Dollar General Expands AI With Shelf Engine for Produce Forecasting, Store Efficiency
Dollar General expanded its Shelf Engine partnership to roughly 3,000 stores after a December 2022 pilot, aiming to use AI to boost produce in-stock levels and cut waste as it scales produce to over 10,000 locations.

Dollar General has moved from pilot to scale with Shelf Engine’s AI-driven produce forecasting and automated ordering, deploying the technology in about 3,000 stores after a two-phase pilot that began in December 2022 and initially covered 60 then 400 stores. Allen Warch, vice president and division merchandise manager of fresh merchandise at Dollar General, said the collaboration "is a strategic step towards improving our operational efficiency while serving our customers with improved in-stock levels of fresh produce."
Shelf Engine’s platform, as described by the company, "generates new probabilistic models for each unique SKU for every store, every day" and is "designed to generate orders, with a goal of optimizing in-stock levels that directly contribute to providing Dollar General customers with the freshest food possible." Shelf Engine executive Kalb summarized the data pipeline: "Basically, what we do is we ingest data from what the vendors are delivering and what the retailers are selling, and then we have a bunch of external datasets that we ingest, everything from what are the promotions that are happening to delivery schedules [to] case packs and ... process it into the AI. Basically, it creates a forecasting model for every SKU for every store for every day."
The produce push is part of a broader merchandising and operations strategy. About 5,000 Dollar General stores currently offer fresh food, and the company plans to expand produce to more than 10,000 stores in the next several years. The company frames the Shelf Engine deployment as a mechanism to reduce food waste while ensuring stocked shelves as fresh assortments are rolled into stores that historically were not classified as grocers.
Dollar General has paired external partnerships with internal organizational changes. The retailer appointed Travis Nixon as senior vice president of artificial intelligence optimization; Nixon most recently led AI for Dropbox’s security division and previously held leadership roles at Meta and Microsoft. Steve Deckard, executive vice president of strategy and development, said the hire "represents our commitment to driving innovation to unlock value in our operations" and that with deeper AI integration the company expects to accelerate "operational excellence, cost efficiency, and customer-centric innovation."

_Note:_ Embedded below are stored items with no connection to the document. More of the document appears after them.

**config.mk**
```make
export PLATFORM = sky130hd
export DESIGN_NAME = rvalu_front
export DESIGN_NICKNAME = d
export VERILOG_FILES = /design/src/rvalu_pkg.sv /design/src/rvalu_front.sv
export SDC_FILE = /design/constraint.sdc
export NUM_CORES = 1
export LEC_CHECK = 0
export ABC_AREA = 0
export BUFFER_PORTS_ARGS = -buffer_cell sky130_fd_sc_hd__buf_2
export CAP_MARGIN = 15
export CORE_MARGIN = 2
export CORE_UTILIZATION = 55
export DETAILED_ROUTE_END_ITERATION = 16
export PLACE_DENSITY = 0.83
export SETUP_SLACK_MARGIN = 0.05
export SLEW_MARGIN = 0
export SYNTH_ARGS = -nofsm -noshare
export SYNTH_HDL_FRONTEND = slang
export SYNTH_SLANG_ARGS = --single-unit
```
**constraint.sdc**
```tcl
create_clock -name clock -period 2.55 [get_ports clock]
set_input_delay 0.51 -clock clock [delete_from_list [all_inputs] [get_ports clock]]
set_output_delay 0.51 -clock clock [all_outputs]
set_load 0.05 [all_outputs]
```
**src/rvalu_pkg.sv**
```systemverilog
package rvalu_pkg;

   localparam int unsigned XLEN = 32;
   localparam int unsigned QUEUE_DEPTH = 4;
   localparam int unsigned DIV_STAGES = 16;

   typedef enum logic [2:0] {
      OP_ILLEGAL,
      OP_SIMPLE,
      OP_MUL,
      OP_DIV
   } op_class_type;

   localparam logic [6:0] F7_BASE = 7'd0;
   localparam logic [6:0] F7_ALT = 7'd32;
   localparam logic [6:0] F7_MD = 7'd1;

   localparam logic [2:0] F3_ADD = 3'd0;
   localparam logic [2:0] F3_SLL = 3'd1;
   localparam logic [2:0] F3_SLT = 3'd2;
   localparam logic [2:0] F3_SLTU = 3'd3;
   localparam logic [2:0] F3_XOR = 3'd4;
   localparam logic [2:0] F3_SRL = 3'd5;
   localparam logic [2:0] F3_OR = 3'd6;
   localparam logic [2:0] F3_AND = 3'd7;

   localparam logic [2:0] F3_MUL = 3'd0;
   localparam logic [2:0] F3_MULH = 3'd1;
   localparam logic [2:0] F3_MULHSU = 3'd2;
   localparam logic [2:0] F3_MULHU = 3'd3;
   localparam logic [2:0] F3_DIV = 3'd4;
   localparam logic [2:0] F3_DIVU = 3'd5;
   localparam logic [2:0] F3_REM = 3'd6;
   localparam logic [2:0] F3_REMU = 3'd7;

   // decoded item between front and back
   typedef struct packed {
      op_class_type op_class;
      logic         alt;
      logic [2:0]   func3;
      logic [31:0]  a;
      logic [31:0]  b;
      logic [4:0]   dest;
   } item_type;

   // finished result
   typedef struct packed {
      logic [4:0]  dest;
      logic [31:0] value;
      logic        illegal;
   } result_type;

endpackage

```
**src/rvalu_front.sv**
```systemverilog
module rvalu_front #(
   parameter int unsigned Depth = rvalu_pkg::QUEUE_DEPTH
) (
   input  logic                 clock,
   input  logic                 reset,
   input  logic                 req_push,
   output logic                 req_full,
   input  logic [2:0]           req_func_low,
   input  logic [6:0]           req_func_high,
   input  logic [31:0]          req_first_operand,
   input  logic [31:0]          req_second_operand,
   input  logic [4:0]           req_dest_index,
   output logic                 item_valid,
   output rvalu_pkg::item_type  item,
   input  logic                 item_take
);
   import rvalu_pkg::*;

   localparam int unsigned PtrW = (Depth > 1) ? $clog2(Depth) : 1;
   localparam int unsigned CntW = $clog2(Depth + 1);

   item_type          mem_ff [Depth];
   logic [PtrW-1:0]   wr_ptr_ff, wr_ptr_in, rd_ptr_ff, rd_ptr_in;
   logic [CntW-1:0]   count_ff, count_in;
   item_type          decoded;
   logic              do_push, do_pop;

   // classify encoding
   always_comb begin
      decoded.alt = (req_func_high == F7_ALT);
      decoded.func3 = req_func_low;
      decoded.a = req_first_operand;
      decoded.b = req_second_operand;
      decoded.dest = req_dest_index;
      priority if (req_func_high == F7_MD) begin
         decoded.op_class = req_func_low[2] ? OP_DIV : OP_MUL;
      end else if (req_func_high == F7_BASE) begin
         decoded.op_class = OP_SIMPLE;
      end else if (req_func_high == F7_ALT &&
                   (req_func_low == F3_ADD || req_func_low == F3_SRL)) begin
         decoded.op_class = OP_SIMPLE;
      end else begin
         decoded.op_class = OP_ILLEGAL;
      end
   end

   assign req_full = (count_ff == CntW'(Depth));
   assign do_push = req_push && !req_full;
   assign item_valid = (count_ff != '0);
   assign do_pop = item_valid && item_take;
   assign item = mem_ff[rd_ptr_ff];

   always_comb begin
      wr_ptr_in = wr_ptr_ff;
      rd_ptr_in = rd_ptr_ff;
      count_in = count_ff;
      if (do_push) begin
         wr_ptr_in = (wr_ptr_ff == PtrW'(Depth - 1)) ? '0 : wr_ptr_ff + 1'b1;
      end
      if (do_pop) begin
         rd_ptr_in = (rd_ptr_ff == PtrW'(Depth - 1)) ? '0 : rd_ptr_ff + 1'b1;
      end
      if (do_push && !do_pop) begin
         count_in = count_ff + 1'b1;
      end else if (do_pop && !do_push) begin
         count_in = count_ff - 1'b1;
      end
   end

   always_ff @(posedge clock) begin
      if (reset) begin
         wr_ptr_ff <= '0;
         rd_ptr_ff <= '0;
         count_ff <= '0;
      end else begin
         wr_ptr_ff <= wr_ptr_in;
         rd_ptr_ff <= rd_ptr_in;
         count_ff <= count_in;
      end
   end

   always_ff @(posedge clock) begin
      if (do_push) begin
         mem_ff[wr_ptr_ff] <= decoded;
      end
   end

`ifndef NO_ASSERTIONS
   a_count_bound: assert property (@(posedge clock) disable iff (reset)
      count_ff <= CntW'(Depth)) else $error("queue count overflow");
   a_push_counts: assert property (@(posedge clock) disable iff (reset)
      (do_push && !do_pop) |=> count_ff == $past(count_ff) + 1'b1)
      else $error("push lost");
   a_pop_counts: assert property (@(posedge clock) disable iff (reset)
      (do_pop && !do_push) |=> count_ff == $past(count_ff) - 1'b1)
      else $error("pop lost");
`endif

endmodule

```
==> results by group, run 1 <==
Final layout
  – Layout net count: 738
  – Fraction of layout cells with a size suffix above 1: 47.7%
  – Final Instance Area: 14400 um2
  – Commonest non-fill, non-tap cell in the layout: edfxtp_1
  – Highest-count cells in the layout ignoring fill and taps: 300 x edfxtp_1, 95 x buf_2, 75 x mux4_2, 34 x buf_8
  – Utilization after layout: 71.0%
  – Filler instances: 1180
  – Area Overhead vs Synth: 26.6%

Run status
  – Violations in the final reports: negative setup slack
  – Status: finished, violations left

Global routing
  – First-pass GRT wire length: 33900 um
  – Initial antenna violation count: 1
  – Vias in the first global route: 5875
  – Maximum number of pins on one net before global-route repair: 45
  – All-Layer GR Usage: 20.6%
  – Grt ovf: 0

Setup path
  – Crit path arrival time: 2.05 ns
  – Worst R2R Setup Slack: 0.09 ns
  – Startpoint Class: flop
  – CP required: 2.04 ns
  – CP Capture Type: output pin
  – Crit Path Class: reg2out
  – Crit-path max FO: 6

Clock tree
  – Clk buf depth: 3
  – H-tree depth: 1
  – CTS Buf Count: 30
  – Clock Latency Late Sink: 0.54 ns
  – Clock-pin slew on the worst setup and hold paths: 0.06 ns
  – Root buffer cell: clkbuf_16
  – CTS tree: done
  – Clk sinks: 309
  – # hold bufs at CTS: 0

Synthesis
  – Seq cells post-synth: 309
  – YS warnings: 0
  – Syn avg cell area: 25.2 um2
  – Netlist Area Pre-Place: 11400 um2
  – Yosys cell types: 30
  – Syn Inst Count: 452
  – Sequential element share of the synthesized area: 80.7%
  – Mapped Nets: 542

Power
  – P_leak: 4.90 nW
  – Switch share: 32.1%
  – Combinational fraction of design power: 34.4%
  – Flop pwr share: 38.7%
  – Power Density: 1130 nW/um2
  – Worst vdd ir: 0.789 mV
  – Internal power: 11.1 mW
  – Switching pwr: 5.23 mW
  – Clock share of power: 26.9%

Flow run
  – MaxCap Viol Count: 0

Floorplan
  – Core Rows: 52
  – CORE AREA: 20300 um2
  – IO Count: 161
  – DIE AREA: 21900 um2
  – Die Wd: 148 um
  – Initial Utilization: 56.1%
  – Die Y: 148 um

Drt
  – Final ANT Viol Nets: 0
  – Routed vias: 5404
  – DR DRC count: 0
  – Mean routed wirelength per cell: 24.1 um
  – Overall routed net length: 22700 um
  – Total iterations of the first detailed-routing run: 7
  – DR iter-0 viols: 371
  – Via-to-Cell Ratio: 5.75

STA
  – Final Max Tran Viols: 0
  – Hold WS: 0.179 ns
  – Crit path time final: 2.56 ns
  – Final Skew: 0.0182 ns
  – Final hold vios: 0
  – Final number of setup-violating endpoints: 1
  – Post-route setup slack: -0.00769 ns
  – RSZ-0062 raised after global routing: yes
  – Final period utilization: 100%
  – Max Freq: 0.391 GHz
  – Setup TNS: -0.00769 ns

Placement
  – Dpl ws: 0.0770 ns
  – Placed instance area: 12600 um2
  – Port Buffers: 159
  – Global placer's final weighted congestion: 0.764
  – DP HPWL: 12700 um

Min path
  – Min-Delay Path Class: in2reg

Scaling AI across nearly 21,000 stores requires infrastructure investment. Dollar General allocated $48 million to information systems and technology projects in the first 39 weeks of fiscal 2025 to modernize IT and support large-scale AI deployment aimed at controlling overhead through automation. That investment sits alongside recent operating results: net sales rose 5.1% year over year to $10.7 billion in a Q2 reported in August, same-store sales increased 2.8%, and the company raised full-year guidance.
Investors have taken note of the strategy; the stock climbed 117.3% over the past year while the company’s forward 12-month price-to-earnings ratio stands at 21.73 with a Value Score of B versus an industry average forward P/E of 33.91. As Dollar General expands produce into thousands more locations and integrates AI into merchandising, supply chain, and store operations, the company is betting that automated ordering and the Nixon-led AI team will tighten in-stock performance, trim waste, and help control overhead as fresh assortments scale.